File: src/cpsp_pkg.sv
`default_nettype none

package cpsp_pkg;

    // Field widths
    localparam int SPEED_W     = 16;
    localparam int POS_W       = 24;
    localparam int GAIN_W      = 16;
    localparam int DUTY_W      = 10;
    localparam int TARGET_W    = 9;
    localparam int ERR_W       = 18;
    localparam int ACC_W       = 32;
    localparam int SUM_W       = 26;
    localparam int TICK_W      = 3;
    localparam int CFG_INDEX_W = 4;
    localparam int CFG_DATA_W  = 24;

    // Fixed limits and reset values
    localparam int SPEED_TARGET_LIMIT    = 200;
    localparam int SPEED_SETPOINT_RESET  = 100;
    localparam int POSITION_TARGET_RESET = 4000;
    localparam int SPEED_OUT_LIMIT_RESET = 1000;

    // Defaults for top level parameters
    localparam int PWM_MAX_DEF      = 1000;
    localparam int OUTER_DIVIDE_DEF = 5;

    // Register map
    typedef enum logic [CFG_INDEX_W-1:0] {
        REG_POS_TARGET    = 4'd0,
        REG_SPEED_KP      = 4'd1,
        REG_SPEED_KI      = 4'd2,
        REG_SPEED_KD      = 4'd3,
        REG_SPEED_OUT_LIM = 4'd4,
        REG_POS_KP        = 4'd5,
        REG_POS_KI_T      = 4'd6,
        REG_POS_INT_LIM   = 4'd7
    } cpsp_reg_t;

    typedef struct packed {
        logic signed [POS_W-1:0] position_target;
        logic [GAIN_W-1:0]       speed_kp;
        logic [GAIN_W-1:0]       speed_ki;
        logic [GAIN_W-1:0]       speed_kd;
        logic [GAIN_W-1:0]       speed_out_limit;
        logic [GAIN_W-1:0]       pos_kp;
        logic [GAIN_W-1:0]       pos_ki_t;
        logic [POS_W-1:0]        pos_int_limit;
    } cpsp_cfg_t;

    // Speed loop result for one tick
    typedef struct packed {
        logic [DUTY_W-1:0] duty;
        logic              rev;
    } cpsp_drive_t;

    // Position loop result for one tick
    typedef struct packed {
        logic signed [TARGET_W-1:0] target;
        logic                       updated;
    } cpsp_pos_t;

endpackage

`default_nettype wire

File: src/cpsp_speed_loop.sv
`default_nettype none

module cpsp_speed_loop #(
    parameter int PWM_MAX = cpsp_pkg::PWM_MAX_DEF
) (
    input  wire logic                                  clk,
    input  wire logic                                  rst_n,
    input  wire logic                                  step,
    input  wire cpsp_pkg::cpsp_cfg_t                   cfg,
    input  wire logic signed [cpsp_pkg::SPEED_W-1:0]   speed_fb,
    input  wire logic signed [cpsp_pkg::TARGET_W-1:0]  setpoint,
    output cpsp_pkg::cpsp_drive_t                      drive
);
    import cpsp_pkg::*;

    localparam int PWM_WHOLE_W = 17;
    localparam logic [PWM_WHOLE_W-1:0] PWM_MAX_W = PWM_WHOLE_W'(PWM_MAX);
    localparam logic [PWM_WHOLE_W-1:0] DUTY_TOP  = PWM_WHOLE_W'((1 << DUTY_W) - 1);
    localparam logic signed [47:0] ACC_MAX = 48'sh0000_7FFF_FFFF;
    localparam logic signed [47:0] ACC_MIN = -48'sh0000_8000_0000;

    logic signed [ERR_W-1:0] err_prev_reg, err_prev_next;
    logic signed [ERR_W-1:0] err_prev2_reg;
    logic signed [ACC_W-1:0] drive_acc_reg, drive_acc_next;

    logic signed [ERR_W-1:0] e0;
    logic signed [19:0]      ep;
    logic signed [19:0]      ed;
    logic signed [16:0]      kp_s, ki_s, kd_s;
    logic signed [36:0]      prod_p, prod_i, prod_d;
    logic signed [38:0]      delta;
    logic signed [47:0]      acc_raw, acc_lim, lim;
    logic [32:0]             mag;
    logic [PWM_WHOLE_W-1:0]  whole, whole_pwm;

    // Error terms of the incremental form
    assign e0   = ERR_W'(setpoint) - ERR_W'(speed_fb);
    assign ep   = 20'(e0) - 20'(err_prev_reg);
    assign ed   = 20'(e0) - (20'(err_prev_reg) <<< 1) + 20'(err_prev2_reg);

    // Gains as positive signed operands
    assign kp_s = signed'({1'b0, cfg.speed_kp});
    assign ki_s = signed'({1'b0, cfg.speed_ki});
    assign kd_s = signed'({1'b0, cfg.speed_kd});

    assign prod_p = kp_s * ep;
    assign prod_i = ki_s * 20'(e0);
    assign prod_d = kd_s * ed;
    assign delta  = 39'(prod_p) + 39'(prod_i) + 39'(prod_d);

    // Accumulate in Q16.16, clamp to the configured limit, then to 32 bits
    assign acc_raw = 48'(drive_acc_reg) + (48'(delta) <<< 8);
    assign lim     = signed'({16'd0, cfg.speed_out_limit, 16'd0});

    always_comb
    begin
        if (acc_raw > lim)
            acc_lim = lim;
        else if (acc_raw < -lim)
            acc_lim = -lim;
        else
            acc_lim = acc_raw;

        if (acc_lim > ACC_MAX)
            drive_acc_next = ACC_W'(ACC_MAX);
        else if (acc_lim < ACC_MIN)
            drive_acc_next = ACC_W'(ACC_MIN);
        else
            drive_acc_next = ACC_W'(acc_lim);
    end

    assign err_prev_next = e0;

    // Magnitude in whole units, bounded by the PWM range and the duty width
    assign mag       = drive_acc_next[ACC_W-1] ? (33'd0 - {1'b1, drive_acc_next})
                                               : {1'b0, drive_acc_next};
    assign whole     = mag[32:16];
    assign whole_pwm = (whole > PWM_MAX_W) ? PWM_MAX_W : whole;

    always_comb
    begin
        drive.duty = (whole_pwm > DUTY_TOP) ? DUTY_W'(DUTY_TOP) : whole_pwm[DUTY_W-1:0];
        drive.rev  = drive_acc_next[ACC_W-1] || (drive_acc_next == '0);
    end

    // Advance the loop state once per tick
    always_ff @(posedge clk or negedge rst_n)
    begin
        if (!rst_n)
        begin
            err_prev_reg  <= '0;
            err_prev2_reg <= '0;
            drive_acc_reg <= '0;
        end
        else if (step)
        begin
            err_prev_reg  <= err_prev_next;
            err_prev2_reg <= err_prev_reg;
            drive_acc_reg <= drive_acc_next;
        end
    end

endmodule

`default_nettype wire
--------
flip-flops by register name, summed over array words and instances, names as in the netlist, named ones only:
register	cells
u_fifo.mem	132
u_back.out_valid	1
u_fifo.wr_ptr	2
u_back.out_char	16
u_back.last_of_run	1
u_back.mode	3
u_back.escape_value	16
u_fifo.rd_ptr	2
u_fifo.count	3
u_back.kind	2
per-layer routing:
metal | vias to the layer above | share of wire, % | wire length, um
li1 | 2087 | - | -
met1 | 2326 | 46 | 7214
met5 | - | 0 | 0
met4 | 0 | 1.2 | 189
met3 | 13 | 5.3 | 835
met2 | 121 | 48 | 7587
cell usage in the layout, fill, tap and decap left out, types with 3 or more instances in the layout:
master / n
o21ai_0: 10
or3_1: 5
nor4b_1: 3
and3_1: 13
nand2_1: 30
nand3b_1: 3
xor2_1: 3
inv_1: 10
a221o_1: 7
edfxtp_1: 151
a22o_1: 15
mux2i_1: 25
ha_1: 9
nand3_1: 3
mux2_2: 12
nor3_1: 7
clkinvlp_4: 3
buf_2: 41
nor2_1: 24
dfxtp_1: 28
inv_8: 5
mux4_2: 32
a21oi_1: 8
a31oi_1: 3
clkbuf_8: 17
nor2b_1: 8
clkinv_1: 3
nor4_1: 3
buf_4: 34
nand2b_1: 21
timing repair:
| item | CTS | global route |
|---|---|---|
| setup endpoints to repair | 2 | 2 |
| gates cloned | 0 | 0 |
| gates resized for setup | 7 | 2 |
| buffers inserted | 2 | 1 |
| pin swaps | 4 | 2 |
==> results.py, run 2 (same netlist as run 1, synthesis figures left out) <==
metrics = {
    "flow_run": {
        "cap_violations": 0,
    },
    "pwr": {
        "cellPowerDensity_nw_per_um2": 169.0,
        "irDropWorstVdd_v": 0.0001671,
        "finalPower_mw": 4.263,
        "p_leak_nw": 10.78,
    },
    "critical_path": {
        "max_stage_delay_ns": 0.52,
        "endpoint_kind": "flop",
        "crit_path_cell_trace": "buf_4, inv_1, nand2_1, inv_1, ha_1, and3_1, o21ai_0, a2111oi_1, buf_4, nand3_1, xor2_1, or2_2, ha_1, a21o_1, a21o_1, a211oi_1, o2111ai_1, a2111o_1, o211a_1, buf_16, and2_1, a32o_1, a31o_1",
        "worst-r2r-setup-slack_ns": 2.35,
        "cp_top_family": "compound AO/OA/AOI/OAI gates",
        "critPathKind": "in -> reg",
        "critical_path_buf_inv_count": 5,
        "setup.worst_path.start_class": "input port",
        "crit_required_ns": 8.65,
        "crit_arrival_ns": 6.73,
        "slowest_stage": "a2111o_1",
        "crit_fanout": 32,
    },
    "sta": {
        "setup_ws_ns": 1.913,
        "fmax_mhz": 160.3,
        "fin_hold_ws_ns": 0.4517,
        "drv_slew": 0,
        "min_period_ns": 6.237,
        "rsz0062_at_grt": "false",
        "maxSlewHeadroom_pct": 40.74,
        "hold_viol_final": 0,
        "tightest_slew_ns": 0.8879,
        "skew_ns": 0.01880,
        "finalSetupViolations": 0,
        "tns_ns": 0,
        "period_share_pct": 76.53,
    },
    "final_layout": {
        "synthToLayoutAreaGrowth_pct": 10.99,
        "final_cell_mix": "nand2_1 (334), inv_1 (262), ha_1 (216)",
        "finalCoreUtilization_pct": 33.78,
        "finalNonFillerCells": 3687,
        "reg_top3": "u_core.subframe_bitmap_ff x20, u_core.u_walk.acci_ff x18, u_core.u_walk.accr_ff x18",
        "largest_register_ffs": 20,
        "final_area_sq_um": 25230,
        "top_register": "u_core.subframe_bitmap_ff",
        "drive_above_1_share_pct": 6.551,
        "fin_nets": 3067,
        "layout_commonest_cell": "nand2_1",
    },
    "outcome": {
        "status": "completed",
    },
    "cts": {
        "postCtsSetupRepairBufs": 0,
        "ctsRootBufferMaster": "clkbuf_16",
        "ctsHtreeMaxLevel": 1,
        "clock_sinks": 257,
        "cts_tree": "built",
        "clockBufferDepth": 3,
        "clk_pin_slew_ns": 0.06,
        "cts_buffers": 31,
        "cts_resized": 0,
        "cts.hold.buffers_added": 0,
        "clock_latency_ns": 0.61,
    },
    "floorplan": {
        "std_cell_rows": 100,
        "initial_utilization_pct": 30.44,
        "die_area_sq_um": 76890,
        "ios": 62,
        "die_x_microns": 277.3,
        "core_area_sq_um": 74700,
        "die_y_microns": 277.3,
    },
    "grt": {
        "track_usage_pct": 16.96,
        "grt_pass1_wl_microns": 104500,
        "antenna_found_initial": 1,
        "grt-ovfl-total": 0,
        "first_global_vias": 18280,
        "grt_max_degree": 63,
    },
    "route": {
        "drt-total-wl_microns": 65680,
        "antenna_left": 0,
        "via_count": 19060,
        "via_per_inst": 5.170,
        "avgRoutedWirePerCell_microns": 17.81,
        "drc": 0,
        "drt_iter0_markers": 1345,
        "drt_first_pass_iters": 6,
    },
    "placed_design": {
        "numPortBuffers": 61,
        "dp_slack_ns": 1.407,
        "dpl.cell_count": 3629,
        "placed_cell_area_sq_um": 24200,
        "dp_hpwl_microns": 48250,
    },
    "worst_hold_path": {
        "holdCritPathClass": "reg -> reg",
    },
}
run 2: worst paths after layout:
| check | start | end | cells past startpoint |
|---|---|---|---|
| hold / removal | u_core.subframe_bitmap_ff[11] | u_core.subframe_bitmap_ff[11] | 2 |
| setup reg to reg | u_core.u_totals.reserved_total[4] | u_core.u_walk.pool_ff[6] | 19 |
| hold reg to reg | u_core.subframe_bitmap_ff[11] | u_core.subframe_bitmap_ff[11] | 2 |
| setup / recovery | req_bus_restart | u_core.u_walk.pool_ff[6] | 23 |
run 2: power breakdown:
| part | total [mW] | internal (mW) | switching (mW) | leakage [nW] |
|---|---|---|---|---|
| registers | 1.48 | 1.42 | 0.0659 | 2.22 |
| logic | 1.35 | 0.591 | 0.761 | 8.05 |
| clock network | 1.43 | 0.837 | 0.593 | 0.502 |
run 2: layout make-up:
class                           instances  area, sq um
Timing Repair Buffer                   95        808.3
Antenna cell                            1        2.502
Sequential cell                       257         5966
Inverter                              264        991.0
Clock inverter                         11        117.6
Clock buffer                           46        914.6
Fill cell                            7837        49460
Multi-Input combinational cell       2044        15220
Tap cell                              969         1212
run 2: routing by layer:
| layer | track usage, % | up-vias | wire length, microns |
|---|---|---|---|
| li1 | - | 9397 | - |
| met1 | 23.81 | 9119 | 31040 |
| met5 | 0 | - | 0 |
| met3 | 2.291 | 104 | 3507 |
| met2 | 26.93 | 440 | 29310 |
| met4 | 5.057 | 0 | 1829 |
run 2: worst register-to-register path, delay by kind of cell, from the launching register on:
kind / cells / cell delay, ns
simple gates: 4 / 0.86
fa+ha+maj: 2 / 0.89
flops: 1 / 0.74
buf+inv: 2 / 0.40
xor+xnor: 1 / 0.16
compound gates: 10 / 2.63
--------
Give the number of lines in the listing above that contain "instances", and nothing else.

3